#### [Work to complete]
Filter the entries below, keeping only lines with "instance".

Collected data entries:
* * *

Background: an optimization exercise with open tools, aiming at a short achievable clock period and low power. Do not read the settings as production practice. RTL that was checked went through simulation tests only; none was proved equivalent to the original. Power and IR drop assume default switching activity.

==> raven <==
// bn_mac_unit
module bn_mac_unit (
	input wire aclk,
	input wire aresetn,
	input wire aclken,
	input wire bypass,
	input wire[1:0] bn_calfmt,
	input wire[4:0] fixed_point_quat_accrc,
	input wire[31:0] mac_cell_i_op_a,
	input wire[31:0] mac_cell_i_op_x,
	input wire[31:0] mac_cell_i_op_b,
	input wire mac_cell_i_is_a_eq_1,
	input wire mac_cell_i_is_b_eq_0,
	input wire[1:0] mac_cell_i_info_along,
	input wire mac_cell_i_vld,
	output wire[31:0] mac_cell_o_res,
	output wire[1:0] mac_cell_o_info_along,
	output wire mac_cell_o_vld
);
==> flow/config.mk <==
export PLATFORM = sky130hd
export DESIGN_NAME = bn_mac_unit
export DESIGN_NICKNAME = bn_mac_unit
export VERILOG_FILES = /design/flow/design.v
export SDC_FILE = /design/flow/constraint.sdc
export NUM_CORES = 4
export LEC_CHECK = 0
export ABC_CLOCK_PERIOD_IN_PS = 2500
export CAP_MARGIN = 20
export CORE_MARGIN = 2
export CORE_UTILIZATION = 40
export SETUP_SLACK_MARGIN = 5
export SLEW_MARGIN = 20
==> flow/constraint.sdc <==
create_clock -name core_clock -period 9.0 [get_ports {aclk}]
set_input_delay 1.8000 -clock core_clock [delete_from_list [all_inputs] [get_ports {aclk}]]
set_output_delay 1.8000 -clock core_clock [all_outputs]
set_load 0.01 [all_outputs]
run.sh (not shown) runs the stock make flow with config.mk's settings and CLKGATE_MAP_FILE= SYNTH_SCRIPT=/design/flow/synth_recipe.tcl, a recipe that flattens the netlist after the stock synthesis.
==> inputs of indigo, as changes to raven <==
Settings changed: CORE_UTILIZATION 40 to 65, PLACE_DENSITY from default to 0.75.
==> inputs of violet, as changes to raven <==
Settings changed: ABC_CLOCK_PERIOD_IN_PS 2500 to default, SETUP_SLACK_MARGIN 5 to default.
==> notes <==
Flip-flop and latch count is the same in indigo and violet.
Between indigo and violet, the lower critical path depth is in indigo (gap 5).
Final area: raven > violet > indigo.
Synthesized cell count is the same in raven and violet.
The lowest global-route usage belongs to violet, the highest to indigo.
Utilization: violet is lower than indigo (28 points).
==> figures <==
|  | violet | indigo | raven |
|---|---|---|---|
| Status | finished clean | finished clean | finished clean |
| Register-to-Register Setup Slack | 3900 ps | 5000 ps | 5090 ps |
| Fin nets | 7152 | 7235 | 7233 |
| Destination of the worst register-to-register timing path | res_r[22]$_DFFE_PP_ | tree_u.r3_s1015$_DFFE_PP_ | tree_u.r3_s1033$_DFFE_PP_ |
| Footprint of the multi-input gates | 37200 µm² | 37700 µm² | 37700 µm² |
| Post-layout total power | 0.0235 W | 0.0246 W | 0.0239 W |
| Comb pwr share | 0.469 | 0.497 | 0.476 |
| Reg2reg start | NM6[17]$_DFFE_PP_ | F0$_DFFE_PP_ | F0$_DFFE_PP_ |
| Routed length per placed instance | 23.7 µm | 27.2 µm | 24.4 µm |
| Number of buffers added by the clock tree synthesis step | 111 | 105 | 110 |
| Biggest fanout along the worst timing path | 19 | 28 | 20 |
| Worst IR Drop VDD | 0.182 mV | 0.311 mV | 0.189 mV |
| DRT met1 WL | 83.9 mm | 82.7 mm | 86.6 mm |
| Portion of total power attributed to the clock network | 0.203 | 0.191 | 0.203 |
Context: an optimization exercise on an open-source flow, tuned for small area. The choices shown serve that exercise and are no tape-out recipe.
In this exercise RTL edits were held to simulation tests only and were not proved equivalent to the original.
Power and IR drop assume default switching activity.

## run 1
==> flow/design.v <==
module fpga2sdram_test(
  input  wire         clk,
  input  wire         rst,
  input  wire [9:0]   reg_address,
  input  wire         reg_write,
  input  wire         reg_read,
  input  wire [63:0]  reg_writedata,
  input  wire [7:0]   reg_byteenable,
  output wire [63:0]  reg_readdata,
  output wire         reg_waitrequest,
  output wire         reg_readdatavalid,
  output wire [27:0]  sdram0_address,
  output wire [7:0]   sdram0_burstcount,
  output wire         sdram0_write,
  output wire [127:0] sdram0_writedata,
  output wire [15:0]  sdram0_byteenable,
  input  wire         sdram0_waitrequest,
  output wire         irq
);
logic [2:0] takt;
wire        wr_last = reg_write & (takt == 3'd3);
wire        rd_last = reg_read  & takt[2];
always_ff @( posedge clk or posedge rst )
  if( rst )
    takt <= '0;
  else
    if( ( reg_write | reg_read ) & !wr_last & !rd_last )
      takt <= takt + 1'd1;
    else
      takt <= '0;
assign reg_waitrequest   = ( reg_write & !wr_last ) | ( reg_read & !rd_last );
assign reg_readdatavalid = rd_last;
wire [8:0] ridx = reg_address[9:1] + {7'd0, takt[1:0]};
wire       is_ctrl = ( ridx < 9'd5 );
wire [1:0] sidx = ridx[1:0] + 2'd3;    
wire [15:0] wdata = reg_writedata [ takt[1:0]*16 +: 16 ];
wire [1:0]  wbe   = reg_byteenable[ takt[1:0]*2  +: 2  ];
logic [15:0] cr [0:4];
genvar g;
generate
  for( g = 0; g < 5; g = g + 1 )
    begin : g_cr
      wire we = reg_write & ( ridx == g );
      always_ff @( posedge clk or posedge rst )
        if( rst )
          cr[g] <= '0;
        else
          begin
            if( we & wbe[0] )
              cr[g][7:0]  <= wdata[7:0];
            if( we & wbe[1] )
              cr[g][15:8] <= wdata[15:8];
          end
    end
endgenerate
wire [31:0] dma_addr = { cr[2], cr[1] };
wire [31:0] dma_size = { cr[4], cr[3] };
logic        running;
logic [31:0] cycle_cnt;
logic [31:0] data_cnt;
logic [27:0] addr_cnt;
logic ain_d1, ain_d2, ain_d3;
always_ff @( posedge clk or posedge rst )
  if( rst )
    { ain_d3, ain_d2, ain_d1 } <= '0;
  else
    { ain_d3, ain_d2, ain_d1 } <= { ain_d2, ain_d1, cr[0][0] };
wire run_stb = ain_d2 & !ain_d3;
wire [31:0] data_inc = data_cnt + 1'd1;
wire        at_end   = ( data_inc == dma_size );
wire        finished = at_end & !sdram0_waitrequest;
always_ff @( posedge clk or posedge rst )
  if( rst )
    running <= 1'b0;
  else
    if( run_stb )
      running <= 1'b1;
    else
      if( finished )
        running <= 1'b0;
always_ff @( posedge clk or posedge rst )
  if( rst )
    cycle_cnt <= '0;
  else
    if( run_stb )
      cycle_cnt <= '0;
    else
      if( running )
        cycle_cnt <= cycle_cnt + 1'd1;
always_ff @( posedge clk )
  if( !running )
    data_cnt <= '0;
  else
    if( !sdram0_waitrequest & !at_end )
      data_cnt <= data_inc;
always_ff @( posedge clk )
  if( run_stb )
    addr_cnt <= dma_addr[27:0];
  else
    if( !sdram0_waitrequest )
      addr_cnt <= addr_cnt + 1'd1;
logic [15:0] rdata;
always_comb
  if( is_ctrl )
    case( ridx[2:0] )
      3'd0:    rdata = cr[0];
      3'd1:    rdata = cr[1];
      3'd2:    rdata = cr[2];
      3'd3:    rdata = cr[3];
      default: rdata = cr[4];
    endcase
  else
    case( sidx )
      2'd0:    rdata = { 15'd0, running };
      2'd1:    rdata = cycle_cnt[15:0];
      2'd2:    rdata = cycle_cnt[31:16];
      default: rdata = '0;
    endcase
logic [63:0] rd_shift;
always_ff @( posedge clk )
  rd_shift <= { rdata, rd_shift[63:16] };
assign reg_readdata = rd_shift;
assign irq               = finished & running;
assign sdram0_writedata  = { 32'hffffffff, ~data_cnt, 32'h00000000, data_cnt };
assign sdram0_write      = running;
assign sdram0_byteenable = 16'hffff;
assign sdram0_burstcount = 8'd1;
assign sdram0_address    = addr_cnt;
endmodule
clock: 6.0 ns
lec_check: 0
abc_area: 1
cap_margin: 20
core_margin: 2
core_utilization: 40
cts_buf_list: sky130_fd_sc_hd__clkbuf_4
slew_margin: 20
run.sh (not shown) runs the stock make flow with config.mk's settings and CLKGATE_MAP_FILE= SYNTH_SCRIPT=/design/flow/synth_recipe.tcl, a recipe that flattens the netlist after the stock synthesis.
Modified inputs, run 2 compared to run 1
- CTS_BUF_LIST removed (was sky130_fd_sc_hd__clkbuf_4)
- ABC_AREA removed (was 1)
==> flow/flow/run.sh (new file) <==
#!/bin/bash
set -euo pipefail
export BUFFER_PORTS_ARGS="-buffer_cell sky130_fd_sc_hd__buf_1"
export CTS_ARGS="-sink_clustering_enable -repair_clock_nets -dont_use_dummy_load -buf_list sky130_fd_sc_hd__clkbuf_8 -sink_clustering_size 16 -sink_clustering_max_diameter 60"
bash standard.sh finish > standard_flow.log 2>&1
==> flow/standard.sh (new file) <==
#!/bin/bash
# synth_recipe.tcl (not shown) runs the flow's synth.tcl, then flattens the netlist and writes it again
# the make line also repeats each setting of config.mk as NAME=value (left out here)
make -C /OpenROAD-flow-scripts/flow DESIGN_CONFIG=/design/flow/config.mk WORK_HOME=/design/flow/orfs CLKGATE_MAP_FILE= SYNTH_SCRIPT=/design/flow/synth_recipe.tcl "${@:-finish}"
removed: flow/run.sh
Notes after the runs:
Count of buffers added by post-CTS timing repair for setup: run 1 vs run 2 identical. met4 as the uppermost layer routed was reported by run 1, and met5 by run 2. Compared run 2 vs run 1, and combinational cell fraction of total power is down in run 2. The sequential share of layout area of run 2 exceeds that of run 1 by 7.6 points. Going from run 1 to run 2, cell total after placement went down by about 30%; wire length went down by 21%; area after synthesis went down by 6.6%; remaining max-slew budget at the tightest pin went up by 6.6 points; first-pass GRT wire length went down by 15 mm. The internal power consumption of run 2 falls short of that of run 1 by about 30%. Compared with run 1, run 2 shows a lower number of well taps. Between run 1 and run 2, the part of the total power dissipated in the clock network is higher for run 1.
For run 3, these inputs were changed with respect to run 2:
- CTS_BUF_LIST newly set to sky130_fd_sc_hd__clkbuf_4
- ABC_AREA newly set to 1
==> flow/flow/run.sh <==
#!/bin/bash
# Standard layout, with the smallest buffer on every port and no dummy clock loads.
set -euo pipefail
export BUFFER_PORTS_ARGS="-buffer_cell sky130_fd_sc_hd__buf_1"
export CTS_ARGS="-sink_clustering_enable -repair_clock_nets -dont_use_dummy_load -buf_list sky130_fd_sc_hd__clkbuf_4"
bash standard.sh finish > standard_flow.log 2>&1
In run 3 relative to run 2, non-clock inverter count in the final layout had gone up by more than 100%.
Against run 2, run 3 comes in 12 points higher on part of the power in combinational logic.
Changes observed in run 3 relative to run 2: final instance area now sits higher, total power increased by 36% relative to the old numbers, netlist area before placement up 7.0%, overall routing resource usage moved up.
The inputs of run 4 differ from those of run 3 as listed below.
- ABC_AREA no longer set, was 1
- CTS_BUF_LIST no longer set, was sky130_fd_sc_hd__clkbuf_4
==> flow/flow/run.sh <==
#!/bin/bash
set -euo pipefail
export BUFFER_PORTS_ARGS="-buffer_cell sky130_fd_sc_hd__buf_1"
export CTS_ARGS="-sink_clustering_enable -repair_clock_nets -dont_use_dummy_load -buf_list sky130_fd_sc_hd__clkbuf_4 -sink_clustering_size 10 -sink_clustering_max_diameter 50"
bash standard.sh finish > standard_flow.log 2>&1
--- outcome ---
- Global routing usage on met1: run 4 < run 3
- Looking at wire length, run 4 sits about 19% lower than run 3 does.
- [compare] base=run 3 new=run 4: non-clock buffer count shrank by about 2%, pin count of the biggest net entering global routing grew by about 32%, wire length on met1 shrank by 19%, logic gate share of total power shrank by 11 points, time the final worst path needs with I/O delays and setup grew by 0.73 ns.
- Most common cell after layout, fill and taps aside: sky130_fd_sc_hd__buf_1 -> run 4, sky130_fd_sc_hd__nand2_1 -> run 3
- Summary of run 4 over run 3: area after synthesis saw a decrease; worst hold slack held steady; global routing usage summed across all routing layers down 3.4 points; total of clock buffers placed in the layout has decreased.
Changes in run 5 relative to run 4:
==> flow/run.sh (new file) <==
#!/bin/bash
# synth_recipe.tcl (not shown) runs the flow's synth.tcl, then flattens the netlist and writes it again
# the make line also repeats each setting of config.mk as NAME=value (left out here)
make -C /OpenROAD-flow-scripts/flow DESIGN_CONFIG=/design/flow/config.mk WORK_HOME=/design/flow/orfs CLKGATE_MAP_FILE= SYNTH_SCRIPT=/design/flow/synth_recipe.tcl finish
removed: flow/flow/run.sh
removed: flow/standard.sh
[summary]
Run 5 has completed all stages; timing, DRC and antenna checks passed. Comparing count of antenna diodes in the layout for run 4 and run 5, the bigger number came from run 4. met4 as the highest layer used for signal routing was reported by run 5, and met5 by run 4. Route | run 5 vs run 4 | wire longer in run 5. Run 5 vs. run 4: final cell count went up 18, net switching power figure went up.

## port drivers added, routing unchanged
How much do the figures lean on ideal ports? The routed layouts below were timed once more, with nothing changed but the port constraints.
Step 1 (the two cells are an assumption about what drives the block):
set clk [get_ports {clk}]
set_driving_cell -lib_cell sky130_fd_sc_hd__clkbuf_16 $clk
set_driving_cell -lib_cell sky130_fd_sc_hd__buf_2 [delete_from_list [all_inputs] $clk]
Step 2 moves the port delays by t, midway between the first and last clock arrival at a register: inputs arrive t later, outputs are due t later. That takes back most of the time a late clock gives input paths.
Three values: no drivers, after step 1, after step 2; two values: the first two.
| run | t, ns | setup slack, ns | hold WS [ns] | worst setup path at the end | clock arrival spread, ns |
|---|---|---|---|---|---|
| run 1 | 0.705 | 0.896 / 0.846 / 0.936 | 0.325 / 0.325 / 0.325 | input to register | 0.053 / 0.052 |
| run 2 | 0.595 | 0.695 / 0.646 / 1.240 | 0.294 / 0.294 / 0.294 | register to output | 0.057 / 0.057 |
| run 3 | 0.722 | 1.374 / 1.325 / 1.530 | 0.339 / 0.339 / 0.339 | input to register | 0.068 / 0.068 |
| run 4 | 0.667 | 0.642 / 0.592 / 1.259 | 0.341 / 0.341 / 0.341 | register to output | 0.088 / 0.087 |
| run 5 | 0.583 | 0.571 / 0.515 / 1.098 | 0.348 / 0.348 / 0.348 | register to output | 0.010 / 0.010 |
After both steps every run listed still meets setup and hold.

* * *

#### [The completed task]
| Routed length per placed instance | 23.7 µm | 27.2 µm | 24.4 µm |
Changes observed in run 3 relative to run 2: final instance area now sits higher, total power increased by 36% relative to the old numbers, netlist area before placement up 7.0%, overall routing resource usage moved up.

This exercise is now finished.